Top of INFORMATION
## config.mk

```make
export PLATFORM = sky130hd
export DESIGN_NAME = secs_timer
export DESIGN_NICKNAME = d
export VERILOG_FILES = /design/src/rtl/secs_timer_pkg.sv /design/src/rtl/secs_timer_divider.sv /design/src/rtl/secs_timer_counter.sv /design/src/rtl/secs_timer_events.sv /design/src/rtl/secs_timer_csr.sv /design/src/rtl/secs_timer.sv
export SDC_FILE = /design/constraint.sdc
export NUM_CORES = 1
export LEC_CHECK = 0
export CORE_UTILIZATION = 45
export CTS_CLUSTER_DIAMETER = 120
export CTS_CLUSTER_SIZE = 24
export DETAILED_ROUTE_END_ITERATION = 7
export PLACE_DENSITY_LB_ADDON = 0.05
export RECOVER_POWER = 50
export SETUP_SLACK_MARGIN = 0.02
export SLEW_MARGIN = 20
export SYNTH_ARGS = -nofsm -noshare
export SYNTH_HDL_FRONTEND = slang
export SYNTH_SLANG_ARGS = --single-unit
```

## constraint.sdc

```tcl
create_clock -name clk -period 3.6 [get_ports clk]
set_input_delay 0.72 -clock clk [delete_from_list [all_inputs] [get_ports clk]]
set_output_delay 0.72 -clock clk [all_outputs]
set_load 0.03 [all_outputs]
```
Bottom of INFORMATION
### WORK INSTRUCTIONS
All of the data above needs to be given again exactly.

### WRITTEN SOLUTION
## config.mk

```make
export PLATFORM = sky130hd
export DESIGN_NAME = secs_timer
export DESIGN_NICKNAME = d
export VERILOG_FILES = /design/src/rtl/secs_timer_pkg.sv /design/src/rtl/secs_timer_divider.sv /design/src/rtl/secs_timer_counter.sv /design/src/rtl/secs_timer_events.sv /design/src/rtl/secs_timer_csr.sv /design/src/rtl/secs_timer.sv
export SDC_FILE = /design/constraint.sdc
export NUM_CORES = 1
export LEC_CHECK = 0
export CORE_UTILIZATION = 45
export CTS_CLUSTER_DIAMETER = 120
export CTS_CLUSTER_SIZE = 24
export DETAILED_ROUTE_END_ITERATION = 7
export PLACE_DENSITY_LB_ADDON = 0.05
export RECOVER_POWER = 50
export SETUP_SLACK_MARGIN = 0.02
export SLEW_MARGIN = 20
export SYNTH_ARGS = -nofsm -noshare
export SYNTH_HDL_FRONTEND = slang
export SYNTH_SLANG_ARGS = --single-unit
```

## constraint.sdc

```tcl
create_clock -name clk -period 3.6 [get_ports clk]
set_input_delay 0.72 -clock clk [delete_from_list [all_inputs] [get_ports clk]]
set_output_delay 0.72 -clock clk [all_outputs]
set_load 0.03 [all_outputs]
```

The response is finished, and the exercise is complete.